If y’all haven’t been keeping up with the Southern blogosphere, then you missed the launch of The Bitter Southerner. One such gentleman named Chuck Reece, a writer and editor with more than 30-plus years of penmanship, was fed up with the great stories of the South going undocumented, so he set out to do just that. Every Tuesday from now ’til the Rapture (Lord willing) the Bitter Southerner will bring y’all another great story from the South. Y’all can read his first stellar interviews with Holeman & Finch’s Greg Best and Patterson Hood, frontman for Drive-by Truckers. Here’s what Reece had to say about launching The Bitter Southerner:

This whole thing got started because I got pissed off. Bitter, as it were.

Here’s how it happened. My then-fiancée and I spent a week in New Orleans. We spent time with amazing barkeeps like Chris Hannah at Arnaud’s French 75, Kirk Estopinal at Cure and one of the granddaddies of the American cocktail revival, Chris McMillian at Bar Uncommon. We drank very well. We heard great stories. We learned.

Chris Hannah doing what he does best.

Shortly after we returned, Drinks International released its list of the top 50 bars in the world. Not a single bar in New Orleans — or anywhere in the South — was on the list. I felt a familiar twinge of bitterness. I remembered the first time I moved away from the South, to New York City, and learned that my accent could trigger certain negative assumptions. To my new NYC acquaintances, my twang equaled “dumb” or “backward” or worse. Of course, when people discovered that I was reasonably intelligent and could speak in complete sentences, their assumptions quickly melted away. I learned a lesson: Sometimes, you just gotta show people.

I decided somebody needed to show the world our region’s drinking secrets. So I rounded up a gang of co-conspirators — designers, photographers, videographers, whiskey geeks — with a plan to hunt down the South’s finest barkeeps and ask them to tell their stories. We would give them their due.

Then we started thinking: There’s a larger point here, a bigger story to be told.

You see, the South is a curiosity to people who aren’t from here.

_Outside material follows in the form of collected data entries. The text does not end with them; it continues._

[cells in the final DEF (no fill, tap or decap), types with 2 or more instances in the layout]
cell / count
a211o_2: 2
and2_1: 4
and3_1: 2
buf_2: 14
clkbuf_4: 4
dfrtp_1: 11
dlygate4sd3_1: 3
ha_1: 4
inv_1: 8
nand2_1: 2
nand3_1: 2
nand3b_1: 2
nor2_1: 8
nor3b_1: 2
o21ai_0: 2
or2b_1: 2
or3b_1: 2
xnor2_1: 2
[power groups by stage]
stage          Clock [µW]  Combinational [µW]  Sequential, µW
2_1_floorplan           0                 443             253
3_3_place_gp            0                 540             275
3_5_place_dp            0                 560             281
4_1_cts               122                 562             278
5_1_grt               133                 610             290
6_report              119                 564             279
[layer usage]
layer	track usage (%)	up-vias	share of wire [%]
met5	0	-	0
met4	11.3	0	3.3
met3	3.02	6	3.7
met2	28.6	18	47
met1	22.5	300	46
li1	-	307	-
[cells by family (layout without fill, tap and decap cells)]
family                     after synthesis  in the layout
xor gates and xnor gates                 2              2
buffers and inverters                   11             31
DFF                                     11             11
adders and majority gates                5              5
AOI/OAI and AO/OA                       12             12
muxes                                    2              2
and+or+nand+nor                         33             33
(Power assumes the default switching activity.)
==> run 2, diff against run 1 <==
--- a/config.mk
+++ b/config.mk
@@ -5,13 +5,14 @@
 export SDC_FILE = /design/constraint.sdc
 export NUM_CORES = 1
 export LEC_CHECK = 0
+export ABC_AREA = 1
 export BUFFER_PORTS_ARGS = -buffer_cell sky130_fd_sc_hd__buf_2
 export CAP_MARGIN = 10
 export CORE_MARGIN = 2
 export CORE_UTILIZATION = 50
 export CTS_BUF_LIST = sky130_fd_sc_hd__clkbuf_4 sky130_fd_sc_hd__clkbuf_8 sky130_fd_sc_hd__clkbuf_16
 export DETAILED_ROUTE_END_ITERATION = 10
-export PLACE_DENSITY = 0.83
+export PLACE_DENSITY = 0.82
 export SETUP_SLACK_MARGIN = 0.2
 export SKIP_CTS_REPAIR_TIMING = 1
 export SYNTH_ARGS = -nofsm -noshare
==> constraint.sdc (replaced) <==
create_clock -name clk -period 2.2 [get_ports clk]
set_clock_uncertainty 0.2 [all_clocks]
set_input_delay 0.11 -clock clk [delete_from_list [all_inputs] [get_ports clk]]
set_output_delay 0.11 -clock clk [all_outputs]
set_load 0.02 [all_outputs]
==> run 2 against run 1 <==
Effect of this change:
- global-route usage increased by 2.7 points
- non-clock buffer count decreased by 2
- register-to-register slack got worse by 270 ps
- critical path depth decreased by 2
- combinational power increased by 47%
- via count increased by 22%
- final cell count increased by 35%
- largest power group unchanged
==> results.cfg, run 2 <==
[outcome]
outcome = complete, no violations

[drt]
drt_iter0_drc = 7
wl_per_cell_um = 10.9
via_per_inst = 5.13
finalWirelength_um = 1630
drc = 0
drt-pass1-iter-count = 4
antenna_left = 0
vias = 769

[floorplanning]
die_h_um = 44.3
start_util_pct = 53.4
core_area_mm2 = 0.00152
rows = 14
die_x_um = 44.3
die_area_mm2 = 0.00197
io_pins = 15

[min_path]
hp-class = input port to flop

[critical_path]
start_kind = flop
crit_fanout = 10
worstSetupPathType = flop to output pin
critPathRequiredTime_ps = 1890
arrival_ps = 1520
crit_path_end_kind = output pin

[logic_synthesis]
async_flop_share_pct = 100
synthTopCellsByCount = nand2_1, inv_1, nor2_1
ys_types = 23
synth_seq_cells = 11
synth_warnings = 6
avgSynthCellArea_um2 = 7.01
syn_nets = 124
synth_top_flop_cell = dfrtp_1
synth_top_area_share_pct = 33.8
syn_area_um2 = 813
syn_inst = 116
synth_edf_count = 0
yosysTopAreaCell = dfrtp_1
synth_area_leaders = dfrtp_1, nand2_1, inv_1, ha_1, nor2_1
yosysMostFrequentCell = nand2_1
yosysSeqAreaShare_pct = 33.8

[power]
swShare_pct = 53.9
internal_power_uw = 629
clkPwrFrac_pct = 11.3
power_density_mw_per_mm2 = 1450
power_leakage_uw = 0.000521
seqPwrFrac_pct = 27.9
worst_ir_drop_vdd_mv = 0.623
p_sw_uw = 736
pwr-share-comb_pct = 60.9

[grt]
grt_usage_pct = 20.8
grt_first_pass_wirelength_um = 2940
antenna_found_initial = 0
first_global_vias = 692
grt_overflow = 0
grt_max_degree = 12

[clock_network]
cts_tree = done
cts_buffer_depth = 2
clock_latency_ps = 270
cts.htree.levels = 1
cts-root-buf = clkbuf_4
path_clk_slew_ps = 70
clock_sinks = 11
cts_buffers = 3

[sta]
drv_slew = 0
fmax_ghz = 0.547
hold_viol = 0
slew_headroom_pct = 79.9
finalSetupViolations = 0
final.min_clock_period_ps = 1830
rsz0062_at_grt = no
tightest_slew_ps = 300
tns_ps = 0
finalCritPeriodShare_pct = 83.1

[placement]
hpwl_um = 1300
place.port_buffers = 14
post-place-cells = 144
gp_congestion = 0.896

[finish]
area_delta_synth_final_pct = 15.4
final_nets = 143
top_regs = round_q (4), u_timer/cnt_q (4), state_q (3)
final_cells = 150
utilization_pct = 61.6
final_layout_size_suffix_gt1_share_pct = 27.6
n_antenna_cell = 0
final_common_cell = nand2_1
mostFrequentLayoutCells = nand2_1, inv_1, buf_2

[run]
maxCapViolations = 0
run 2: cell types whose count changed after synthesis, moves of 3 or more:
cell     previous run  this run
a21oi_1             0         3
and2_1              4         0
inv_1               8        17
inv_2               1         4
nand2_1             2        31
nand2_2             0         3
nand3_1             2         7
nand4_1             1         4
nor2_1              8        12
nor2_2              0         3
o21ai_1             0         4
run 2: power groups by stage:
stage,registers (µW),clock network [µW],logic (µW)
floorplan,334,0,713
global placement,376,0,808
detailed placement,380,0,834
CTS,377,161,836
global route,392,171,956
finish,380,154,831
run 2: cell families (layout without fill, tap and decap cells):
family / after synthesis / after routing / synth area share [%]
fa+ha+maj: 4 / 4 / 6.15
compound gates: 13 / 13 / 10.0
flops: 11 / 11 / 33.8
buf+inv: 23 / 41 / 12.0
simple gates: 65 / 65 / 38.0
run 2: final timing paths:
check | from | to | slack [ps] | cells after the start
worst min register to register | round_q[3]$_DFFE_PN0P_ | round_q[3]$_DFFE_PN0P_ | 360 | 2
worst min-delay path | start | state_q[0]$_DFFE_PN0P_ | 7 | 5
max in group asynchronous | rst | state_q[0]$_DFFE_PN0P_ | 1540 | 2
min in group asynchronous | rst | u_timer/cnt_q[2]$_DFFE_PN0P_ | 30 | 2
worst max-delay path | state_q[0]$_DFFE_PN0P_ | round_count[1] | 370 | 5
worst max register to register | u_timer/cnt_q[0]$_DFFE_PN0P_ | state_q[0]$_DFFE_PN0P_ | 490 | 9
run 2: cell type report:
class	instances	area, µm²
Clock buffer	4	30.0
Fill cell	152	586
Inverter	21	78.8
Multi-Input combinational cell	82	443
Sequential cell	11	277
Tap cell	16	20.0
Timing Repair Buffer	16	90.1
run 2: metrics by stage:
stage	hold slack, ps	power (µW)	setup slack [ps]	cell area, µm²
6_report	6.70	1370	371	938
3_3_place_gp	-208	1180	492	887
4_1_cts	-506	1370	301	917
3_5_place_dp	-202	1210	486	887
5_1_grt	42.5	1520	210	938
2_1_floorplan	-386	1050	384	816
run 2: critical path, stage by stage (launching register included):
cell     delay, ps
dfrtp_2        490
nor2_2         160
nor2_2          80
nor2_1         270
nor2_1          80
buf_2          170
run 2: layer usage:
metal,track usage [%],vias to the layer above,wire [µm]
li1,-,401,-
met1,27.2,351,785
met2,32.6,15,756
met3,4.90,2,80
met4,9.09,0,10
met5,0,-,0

Always has been. Open up your copy of Faulkner’s 1936 masterpiece, “Absalom, Absalom!” Find the spot where Quentin Compson’s puzzled Canadian roommate at Harvard says to him, “Tell about the South. What it’s like there. What do they do there. Why do they live there. Why do they live at all.”

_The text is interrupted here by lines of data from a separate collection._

===== src/rtl/risc_ctrl_fsm.sv =====
// risc_ctrl_fsm: multi-cycle Moore controller for the RISC datapath.
//   clk    - rising-edge clock
//   reset  - async active-high, forces RESET
//   bus    - risc_ctrl_fsm_if.master: IR fields, flags, mem_rdy in;
//            datapath strobes/selects, mem_cmd, w/fault/halted out
// Outputs are registered alongside the state: out_q always equals the
// decode of state_q, so they depend on the registered state only.
module risc_ctrl_fsm #(
  parameter int MAX_WAIT        = 8,
  parameter int HALT_ON_ILLEGAL = 1,
  parameter int COND_BR_EN      = 1
) (
  input  logic            clk,
  input  logic            reset,
  risc_ctrl_fsm_if.master bus
);
  import risc_ctrl_pkg::*;

  localparam state_e S_ILL = (HALT_ON_ILLEGAL != 0) ? S_HALT : S_IF1;

  state_e    state_q, state_d;
  ctrl_out_t out_q;
  logic      in_wait, stalled, expire, cond_ok, cond_bad;

  assign in_wait = (state_q == S_IF2) || (state_q == S_MEM_RD) || (state_q == S_MEM_WR);
  assign stalled = in_wait && !bus.mem_rdy;

  // Cleared whenever we are outside a wait state, so every entry starts at 0.
  mem_wait_timer #(.MAX_WAIT(MAX_WAIT)) u_timer (
    .clk      (clk),
    .reset    (reset),
    .clr_i    (!in_wait),
    .stall_i  (stalled),
    .expire_o (expire)
  );

  always_comb begin
    cond_ok  = 1'b0;
    cond_bad = 1'b0;
    case (bus.cond)
      CND_AL:  cond_ok = 1'b1;
      CND_EQ:  cond_ok = bus.flag_z;
      CND_NE:  cond_ok = !bus.flag_z;
      CND_LT:  cond_ok = bus.flag_n ^ bus.flag_v;
      CND_LE:  cond_ok = (bus.flag_n ^ bus.flag_v) | bus.flag_z;
      default: cond_bad = 1'b1;
    endcase
  end

  always_comb begin
    state_d = state_q;
    case (state_q)
      S_RESET:    state_d = S_IF1;
      S_IF1:      state_d = S_IF2;
      S_IF2:      state_d = bus.mem_rdy ? S_UPD_PC : (expire ? S_FAULT : S_IF2);
      S_UPD_PC:   state_d = S_DECODE;
      S_DECODE: begin
        case (bus.opcode)
          OPC_MOV:  state_d = (bus.op == OP_MOV_IMM) ? S_MOV_IMM : S_MOV_R1;
          OPC_ALU:  state_d = (bus.op == OP_MVN) ? S_GET_B : S_GET_A;
          OPC_LDR,
          OPC_STR:  state_d = (bus.op == OP_LDST) ? S_ADDR_A : S_ILL;
          OPC_BR: begin
            if (COND_BR_EN == 0) state_d = S_B_TAKE;
            else if (cond_bad)   state_d = S_ILL;
            else                 state_d = cond_ok ? S_B_TAKE : S_IF1;
          end
          OPC_BX: begin
            case (bus.op)
              OP_BL:   state_d = S_BL_LINK;
              OP_BX:   state_d = S_BX;
              OP_BLX:  state_d = S_BLX_LINK;
              default: state_d = S_ILL;
            endcase
          end
          OPC_HALT: state_d = S_HALT;
          default:  state_d = S_ILL;
        endcase
      end
      S_MOV_IMM:  state_d = S_IF1;
      S_MOV_R1:   state_d = S_MOV_R2;
      S_MOV_R2:   state_d = S_MOV_R3;
      S_MOV_R3:   state_d = S_IF1;
      S_GET_A:    state_d = S_GET_B;
      // CMP gets its own EXEC flavour so loads stays a pure state decode.
      S_GET_B:    state_d = (bus.op == OP_CMP) ? S_EXEC_CMP : S_EXEC;
      S_EXEC:     state_d = S_WB;
      S_EXEC_CMP: state_d = S_IF1;
      S_WB:       state_d = S_IF1;
      S_ADDR_A:   state_d = S_ADDR_C;
      S_ADDR_C:   state_d = S_ADDR_LD;
      S_ADDR_LD:  state_d = (bus.opcode == OPC_STR) ? S_STR_B : S_MEM_RD;
      S_MEM_RD:   state_d = bus.mem_rdy ? S_LDR_WB : (expire ? S_FAULT : S_MEM_RD);
      S_LDR_WB:   state_d = S_IF1;
      S_STR_B:    state_d = S_STR_C;
      S_STR_C:    state_d = S_MEM_WR;
      S_MEM_WR:   state_d = bus.mem_rdy ? S_IF1 : (expire ? S_FAULT : S_MEM_WR);
      S_B_TAKE:   state_d = S_IF1;
      S_BX:       state_d = S_IF1;
      S_BL_LINK:  state_d = S_B_TAKE;
      S_BLX_LINK: state_d = S_BX;
      S_HALT:     state_d = S_HALT;
      S_FAULT:    state_d = S_FAULT;
      default:    state_d = S_RESET;
    endcase
  end

  always_ff @(posedge clk or posedge reset)
    if (reset) begin
      state_q <= S_RESET;
      out_q   <= decode_out(S_RESET);
    end else begin
      state_q <= state_d;
      out_q   <= decode_out(state_d);
    end

  assign bus.loada     = out_q.loada;
  assign bus.loadb     = out_q.loadb;
  assign bus.loadc     = out_q.loadc;
  assign bus.loads     = out_q.loads;
  assign bus.load_ir   = out_q.load_ir;
  assign bus.load_pc   = out_q.load_pc;
  assign bus.load_bpc  = out_q.load_bpc;
  assign bus.load_addr = out_q.load_addr;
  assign bus.asel      = out_q.asel;
  assign bus.bsel      = out_q.bsel;
  assign bus.addr_sel  = out_q.addr_sel;
  assign bus.reset_pc  = out_q.reset_pc;
  assign bus.write     = out_q.write;
  assign bus.nsel      = out_q.nsel;
  assign bus.vsel      = out_q.vsel;
  assign bus.mem_cmd   = out_q.mem_cmd;
  assign bus.pc_sel    = out_q.pc_sel;
  assign bus.w         = out_q.w;
  assign bus.fault     = out_q.fault;
  assign bus.halted    = out_q.halted;
endmodule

It always comes down to that last bit: With all our baggage, how do we live at all? A lot of people in the world believe that a lot of folks in the South are just dumb. Or backward. Just not worth their attention.

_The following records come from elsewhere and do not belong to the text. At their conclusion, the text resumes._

--- config.mk ---
export PLATFORM = sky130hd
export DESIGN_NAME = multi_debouncer
export DESIGN_NICKNAME = d
export VERILOG_FILES = /design/src/rtl/multi_debouncer.sv
export SDC_FILE = /design/constraint.sdc
export NUM_CORES = 1
export LEC_CHECK = 0
export CELL_PAD_IN_SITES_DETAIL_PLACEMENT = 0
export CELL_PAD_IN_SITES_GLOBAL_PLACEMENT = 2
export CORE_MARGIN = 1
export CORE_UTILIZATION = 43
export DETAILED_ROUTE_END_ITERATION = 6
export GPL_TIMING_DRIVEN = 0
export PLACE_DENSITY = 0.82
export SETUP_SLACK_MARGIN = 0.3
export SLEW_MARGIN = 20
export SYNTH_ARGS = -nofsm -noshare
export SYNTH_HDL_FRONTEND = slang
export SYNTH_SLANG_ARGS = --single-unit
--- constraint.sdc ---
create_clock -name clk_50M -period 5.7 [get_ports clk_50M]
set_input_delay 1.425 -clock clk_50M [delete_from_list [all_inputs] [get_ports clk_50M]]
set_output_delay 1.425 -clock clk_50M [all_outputs]
set_load 0.005 [all_outputs]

And you know what? If you live down here, sometimes you look around and think, “Those folks are right.” We do have people here who will argue, in all sincerity, that the Confederacy entered the Civil War only to defend the concept of states’ rights and that secession had nothing to do with the desire to keep slavery alive. We still become a national laughing stock because some small town somewhere has not figured out how to hold a high school prom that includes kids of all races.

If you are a person who buys the states’ rights argument … or you fly the rebel flag in your front yard … or you still think women look really nice in hoop skirts, we politely suggest you find other amusements on the web. The Bitter Southerner is not for you.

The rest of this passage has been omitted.